Provided records:
From an optimization exercise on the open Yosys and OpenROAD flow, aimed at small area, a short achievable clock period and few clock cycles per item; shortcuts taken in it are not production practice. RTL that was checked went through simulation tests only; none was proved equivalent to the original.

==> inputs of run a <==
## subbytes_stream
module subbytes_stream
#(
   parameter int LANES      = 16,
   parameter int CNT_W      = 32
) (
   input  logic                    clk,
   input  logic                    rst,
   input  logic                    in_valid,
   output logic                    in_ready,
   input  logic [aes_pkg::BYTE_W*LANES-1:0] in_data,
   input  logic                    in_inv,
   input  logic                    in_last,
   output logic                    out_valid,
   input  logic                    out_ready,
   output logic [aes_pkg::BYTE_W*LANES-1:0] out_data,
   output logic                    out_last,
   output logic [CNT_W-1:0]        beat_count
);
export LEC_CHECK = 0
export CAP_MARGIN = 20
export CORE_MARGIN = 2
export CORE_UTILIZATION = 45
export CTS_BUF_LIST = sky130_fd_sc_hd__clkbuf_8 sky130_fd_sc_hd__clkbuf_16
export CTS_CLUSTER_DIAMETER = 120
export CTS_CLUSTER_SIZE = 24
export PLACE_DENSITY = 0.6
export SETUP_SLACK_MARGIN = 2.3
export SLEW_MARGIN = 20
export SYNTH_HIERARCHICAL = 1
export SYNTH_MINIMUM_KEEP_SIZE = 0
create_clock -name core_clock -period 5.5 [get_ports {clk}]
standard.sh (not shown) runs the stock make flow with config.mk's settings and CLKGATE_MAP_FILE= SYNTH_SCRIPT=/design/flow/synth_recipe.tcl, a recipe that flattens the netlist after the stock synthesis.
==> flow/flow/run.sh <==
#!/bin/bash
# The standard layout (standard.sh), except that the port buffers that
# buffer_ports inserts are sky130_fd_sc_hd__buf_2 cells instead of its default pick.
set -euo pipefail
export BUFFER_PORTS_ARGS="-buffer_cell sky130_fd_sc_hd__buf_2"
bash standard.sh > standard_make.log 2>&1
==> inputs of run b, as changes to run a <==
--- a/flow/design.v
+++ b/flow/design.v
@@ -1,21 +1,22 @@
 package aes_pkg;
    localparam int BYTE_W = 8;
    typedef logic [BYTE_W-1:0] lane_t;
 endpackage
-module sb_c_a21oi (input logic a1, a2, b1, output logic y); assign y = ~((a1 & a2) | b1); endmodule
-module sb_c_a311o (input logic a1, a2, a3, b1, c1, output logic y); assign y = (a1 & a2 & a3) | b1 | c1; endmodule
-module sb_c_and3 (input logic a, b, c, output logic y); assign y = a & b & c; endmodule
-module sb_c_inv (input logic a, output logic y); assign y = ~a; endmodule
-module sb_c_nor2 (input logic a, b, output logic y); assign y = ~(a | b); endmodule
-module sb_c_o21ai (input logic a1, a2, b1, output logic y); assign y = ~((a1 | a2) & b1); endmodule
-module sb_c_o2bb2ai (input logic a1_n, a2_n, b1, b2, output logic y); assign y = ~((~a1_n | ~a2_n) & (b1 | b2)); endmodule
-module sb_c_o32a (input logic a1, a2, a3, b1, b2, output logic y); assign y = (a1 | a2 | a3) & (b1 | b2); endmodule
-module sb_c_xnor2 (input logic a, b, output logic y); assign y = ~(a ^ b); endmodule
+module sb_gf16inv_0 (input logic [3:0] d, output logic [3:0] y);
+   localparam logic [15:0] T0 = 16'h54cd;
+   localparam logic [15:0] T1 = 16'h8d9c;
+   localparam logic [15:0] T2 = 16'h3f09;
+   localparam logic [15:0] T3 = 16'hf506;
+   assign y[0] = T0[d];
+   assign y[1] = T1[d];
+   assign y[2] = T2[d];
+   assign y[3] = T3[d];
+endmodule
 module sb_xor2 (input logic a, b, output logic y); assign y = a ^ b; endmodule
 module sb_xnor2 (input logic a, b, output logic y); assign y = ~(a ^ b); endmodule
 module sb_nand2 (input logic a, b, output logic y); assign y = ~(a & b); endmodule
 module sb_nor2 (input logic a, b, output logic y); assign y = ~(a | b); endmodule
 module sb_nand2b (input logic an, b, output logic y); assign y = ~(~an & b); endmodule
 module sb_nor2b (input logic a, bn, output logic y); assign y = ~(a | ~bn); endmodule
 module sb_mux2i (input logic s, a0, a1, output logic y); assign y = ~(s ? a1 : a0); endmodule
 module sb_mux2 (input logic s, a0, a1, output logic y); assign y = s ? a1 : a0; endmodule
@@ -139,19 +140,19 @@
    sb_nand2 g56 (.a(so[6]), .b(so[2]), .y(M11));
    sb_nand2 g57 (.a(so[7]), .b(T27), .y(M12));
    sb_xnor2 g58 (.a(M12), .b(M11), .y(M13));
    sb_nand2 g59 (.a(T2), .b(so[3]), .y(M14));
    sb_xnor2 g60 (.a(M14), .b(M11), .y(M15));
    sb_xor2 g61 (.a(M3), .b(M2), .y(M16));
    sb_xnor2 g62 (.a(M5), .b(T24), .y(M17));
    sb_xnor2 g63 (.a(M8), .b(M7), .y(M18));
-   sb_xor2 g64 (.a(M16), .b(M13), .y(so[8]));
+   sb_xnor2 g64 (.a(M16), .b(M13), .y(so[8]));
    sb_xnor2 g65 (.a(M17), .b(M15), .y(so[9]));
-   sb_xnor2 g66 (.a(M18), .b(M13), .y(so[10]));
+   sb_xor2 g66 (.a(M18), .b(M13), .y(so[10]));
    sb_xnor2 g67 (.a(M6), .b(M11), .y(n23));
    sb_xor2 g68 (.a(n23), .b(M9), .y(n24));
    sb_xor2 g69 (.a(M14), .b(T25), .y(n25));
    sb_xnor2 g70 (.a(n24), .b(n25), .y(so[11]));
 endmodule
 module sbox_st1 (input logic [11:0] si, input logic inv, output logic [7:0] so);
    logic n10078;
    logic n10079;
@@ -163,27 +164,16 @@
    logic n10085;
    logic n10086;
    logic n10087;
    logic n10088;
    logic M37;
    logic M38;
    logic M39;
    logic M40;
-   logic g11_w8;
-   logic g11_w9;
-   logic g11_w10;
-   logic g11_w11;
-   logic g11_w12;
-   logic g11_w13;
-   logic g11_w14;
-   logic g11_w15;
-   logic g11_w16;
-   logic g11_w17;
-   logic g11_w18;
    logic M41;
    logic M42;
    logic M43;
    logic M44;
    logic M45;
    logic M46;
    logic M47;
    logic M48;
@@ -236,31 +226,17 @@
    sb_xnor2 g3 (.a(si[2]), .b(n10078), .y(n10081));
    sb_xnor2 g4 (.a(si[1]), .b(n10078), .y(n10082));
    sb_xor2 g5 (.a(si[1]), .b(si[2]), .y(n10083));
    sb_xor2 g6 (.a(si[0]), .b(si[1]), .y(n10084));
    sb_xor2 g7 (.a(si[2]), .b(si[3]), .y(n10085));
    sb_xor2 g8 (.a(si[4]), .b(si[7]), .y(n10086));
    sb_xor2 g9 (.a(n10079), .b(n10080), .y(n10087));
    sb_xor2 g10 (.a(si[5]), .b(si[6]), .y(n10088));
-   sb_c_inv g11_0 (.a(si[9]), .y(g11_w8));
-   sb_c_inv g11_1 (.a(si[11]), .y(g11_w9));
-   sb_c_o21ai g11_2 (.a1(g11_w8), .a2(si[8]), .b1(g11_w9), .y(g11_w10));
-   sb_c_a21oi g11_3 (.a1(si[8]), .a2(si[10]), .b1(si[11]), .y(g11_w11));
-   sb_c_o2bb2ai g11_4 (.a1_n(si[10]), .a2_n(g11_w10), .b1(g11_w11), .b2(si[9]), .y(M39));
-   sb_c_inv g11_5 (.a(si[10]), .y(g11_w12));
-   sb_c_nor2 g11_6 (.a(si[9]), .b(si[11]), .y(g11_w13));
-   sb_c_and3 g11_7 (.a(si[8]), .b(si[10]), .c(si[11]), .y(g11_w14));
-   sb_c_a21oi g11_8 (.a1(si[8]), .a2(g11_w12), .b1(g11_w8), .y(g11_w15));
-   sb_c_a311o g11_9 (.a1(si[8]), .a2(g11_w12), .a3(g11_w13), .b1(g11_w14), .c1(g11_w15), .y(M38));
-   sb_c_xnor2 g11_10 (.a(si[10]), .b(si[11]), .y(g11_w16));
-   sb_c_a21oi g11_11 (.a1(si[9]), .a2(g11_w9), .b1(si[8]), .y(g11_w17));
-   sb_c_a21oi g11_12 (.a1(g11_w8), .a2(g11_w16), .b1(g11_w17), .y(M37));
-   sb_c_a21oi g11_13 (.a1(g11_w8), .a2(si[8]), .b1(g11_w12), .y(g11_w18));
-   sb_c_o32a g11_14 (.a1(si[8]), .a2(g11_w12), .a3(g11_w13), .b1(g11_w18), .b2(si[11]), .y(M40));
+   sb_gf16inv_0 g11 (.d({si[11], si[10], si[9], si[8]}), .y({M40, M39, M38, M37}));
    sb_xor2 g12 (.a(M38), .b(M40), .y(M41));
    sb_xor2 g13 (.a(M37), .b(M39), .y(M42));
    sb_xor2 g14 (.a(M37), .b(M38), .y(M43));
    sb_xor2 g15 (.a(M39), .b(M40), .y(M44));
    sb_xor2 g16 (.a(M42), .b(M41), .y(M45));
    sb_nand2 g17 (.a(M44), .b(n10081), .y(M46));
    sb_nand2 g18 (.a(M40), .b(n10082), .y(M47));
    sb_nand2 g19 (.a(M39), .b(n10083), .y(M48));
@@ -275,51 +251,51 @@
    sb_nand2 g28 (.a(M39), .b(si[5]), .y(M57));
    sb_nand2 g29 (.a(M43), .b(n10086), .y(M58));
    sb_nand2 g30 (.a(M38), .b(n10087), .y(M59));
    sb_nand2 g31 (.a(M37), .b(n10088), .y(M60));
    sb_nand2 g32 (.a(M42), .b(si[6]), .y(M61));
    sb_nand2 g33 (.a(M45), .b(si[7]), .y(M62));
    sb_nand2 g34 (.a(M41), .b(n10080), .y(M63));
    sb_xnor2 g35 (.a(M61), .b(M62), .y(n26));
-   sb_xnor2 g36 (.a(M55), .b(n26), .y(n27));
+   sb_xor2 g36 (.a(M55), .b(n26), .y(n27));
    sb_xnor2 g37 (.a(M50), .b(M56), .y(n28));
    sb_xor2 g38 (.a(M51), .b(M59), .y(n29));
    sb_xor2 g39 (.a(M49), .b(n28), .y(n30));
-   sb_xnor2 g40 (.a(M54), .b(M58), .y(n31));
+   sb_xor2 g40 (.a(M54), .b(M58), .y(n31));
    sb_xor2 g41 (.a(M46), .b(M48), .y(n32));
    sb_xnor2 g42 (.a(M53), .b(n31), .y(n33));
    sb_xnor2 g43 (.a(n26), .b(n29), .y(n34));
    sb_xor2 g44 (.a(M60), .b(n32), .y(n35));
-   sb_xor2 g45 (.a(M46), .b(M47), .y(n36));
-   sb_xor2 g46 (.a(M52), .b(M53), .y(n37));
+   sb_xnor2 g45 (.a(M46), .b(M47), .y(n36));
+   sb_xnor2 g46 (.a(M52), .b(M53), .y(n37));
    sb_xor2 g47 (.a(M51), .b(n28), .y(n38));
    sb_xor2 g48 (.a(M50), .b(n33), .y(n39));
-   sb_xnor2 g49 (.a(M52), .b(n35), .y(n40));
-   sb_xnor2 g50 (.a(M61), .b(M63), .y(n41));
-   sb_xnor2 g51 (.a(M49), .b(M58), .y(n42));
+   sb_xor2 g49 (.a(M52), .b(n35), .y(n40));
+   sb_xor2 g50 (.a(M61), .b(M63), .y(n41));
+   sb_xor2 g51 (.a(M49), .b(M58), .y(n42));
    sb_xnor2 g52 (.a(n26), .b(n35), .y(n43));
-   sb_xor2 g53 (.a(n32), .b(n42), .y(n44));
+   sb_xnor2 g53 (.a(n32), .b(n42), .y(n44));
    sb_xor2 g54 (.a(M56), .b(n36), .y(n45));
-   sb_xnor2 g55 (.a(n30), .b(n37), .y(n46));
-   sb_xor2 g56 (.a(M48), .b(n38), .y(n47));
-   sb_xnor2 g57 (.a(M47), .b(n47), .y(n48));
-   sb_xor2 g58 (.a(n34), .b(n39), .y(so[1]));
-   sb_xnor2 g59 (.a(n27), .b(n46), .y(so[7]));
-   sb_xnor2 g60 (.a(M57), .b(n30), .y(n51));
+   sb_xor2 g55 (.a(n30), .b(n37), .y(n46));
+   sb_xnor2 g56 (.a(M48), .b(n38), .y(n47));
+   sb_xor2 g57 (.a(M47), .b(n47), .y(n48));
+   sb_xnor2 g58 (.a(n34), .b(n39), .y(so[1]));
+   sb_xor2 g59 (.a(n27), .b(n46), .y(so[7]));
+   sb_xor2 g60 (.a(M57), .b(n30), .y(n51));
    sb_xnor2 g61 (.a(n34), .b(n44), .y(so[0]));
-   sb_xor2 g62 (.a(n33), .b(n51), .y(n53));
+   sb_xnor2 g62 (.a(n33), .b(n51), .y(n53));
    sb_xor2 g63 (.a(n37), .b(n45), .y(n54));
-   sb_xor2 g64 (.a(n30), .b(n36), .y(n55));
-   sb_xor2 g65 (.a(n27), .b(n54), .y(so[6]));
-   sb_xnor2 g66 (.a(n43), .b(n53), .y(so[2]));
+   sb_xnor2 g64 (.a(n30), .b(n36), .y(n55));
+   sb_xnor2 g65 (.a(n27), .b(n54), .y(so[6]));
+   sb_xor2 g66 (.a(n43), .b(n53), .y(so[2]));
    sb_xnor2 g67 (.a(n31), .b(n41), .y(n58));
-   sb_xor2 g68 (.a(n40), .b(n58), .y(so[5]));
-   sb_xnor2 g69 (.a(n27), .b(n48), .y(so[3]));
-   sb_xor2 g70 (.a(n27), .b(n55), .y(so[4]));
+   sb_xnor2 g68 (.a(n40), .b(n58), .y(so[5]));
+   sb_xor2 g69 (.a(n27), .b(n48), .y(so[3]));
+   sb_xnor2 g70 (.a(n27), .b(n55), .y(so[4]));
 endmodule
 module sbox_st2 (input logic [7:0] si, input logic inv, output logic [7:0] so);
    logic n62;
    logic n63;
    logic n64;
    logic n65;
    logic n66;
    logic n67;
- CTS_BUF_LIST: sky130_fd_sc_hd__clkbuf_8 sky130_fd_sc_hd__clkbuf_16 -> sky130_fd_sc_hd__clkbuf_4 sky130_fd_sc_hd__clkbuf_8
- CTS_CLUSTER_DIAMETER: 120 -> unset
- CTS_CLUSTER_SIZE: 24 -> unset
==> inputs of run c, as changes to run a <==
- CORE_UTILIZATION: 45 -> 50
- CTS_BUF_LIST: sky130_fd_sc_hd__clkbuf_8 sky130_fd_sc_hd__clkbuf_16 -> sky130_fd_sc_hd__clkbuf_4 sky130_fd_sc_hd__clkbuf_8
- CTS_CLUSTER_DIAMETER: 120 -> unset
- CTS_CLUSTER_SIZE: 24 -> unset
- PLACE_DENSITY: 0.6 -> 0.65
==> inputs of run d, as changes to run a <==
- CTS_BUF_LIST: sky130_fd_sc_hd__clkbuf_8 sky130_fd_sc_hd__clkbuf_16 -> sky130_fd_sc_hd__clkbuf_4 sky130_fd_sc_hd__clkbuf_8
- CTS_CLUSTER_DIAMETER: 120 -> unset
- CTS_CLUSTER_SIZE: 24 -> unset
==> flow_metrics.env <==
export IMPL_h_tree_depth=3
export IMPL_status="timing/DRC/antenna clean"
export IMPL_fin_skew_ps=23.90
export IMPL_tap_cells=873
Source of the figures above: run c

Task to complete: Your answer should consist only of the lines above between the line holding "sb_nand2 g17 (.a(M44), .b(n10081), .y(M46));" and the line holding "sb_nand2 g31 (.a(M37), .b(n10088), .y(M60));", inclusive, each transcribed exactly.

Solution for this task:
    sb_nand2 g17 (.a(M44), .b(n10081), .y(M46));
    sb_nand2 g18 (.a(M40), .b(n10082), .y(M47));
    sb_nand2 g19 (.a(M39), .b(n10083), .y(M48));
@@ -275,51 +251,51 @@
    sb_nand2 g28 (.a(M39), .b(si[5]), .y(M57));
    sb_nand2 g29 (.a(M43), .b(n10086), .y(M58));
    sb_nand2 g30 (.a(M38), .b(n10087), .y(M59));
    sb_nand2 g31 (.a(M37), .b(n10088), .y(M60));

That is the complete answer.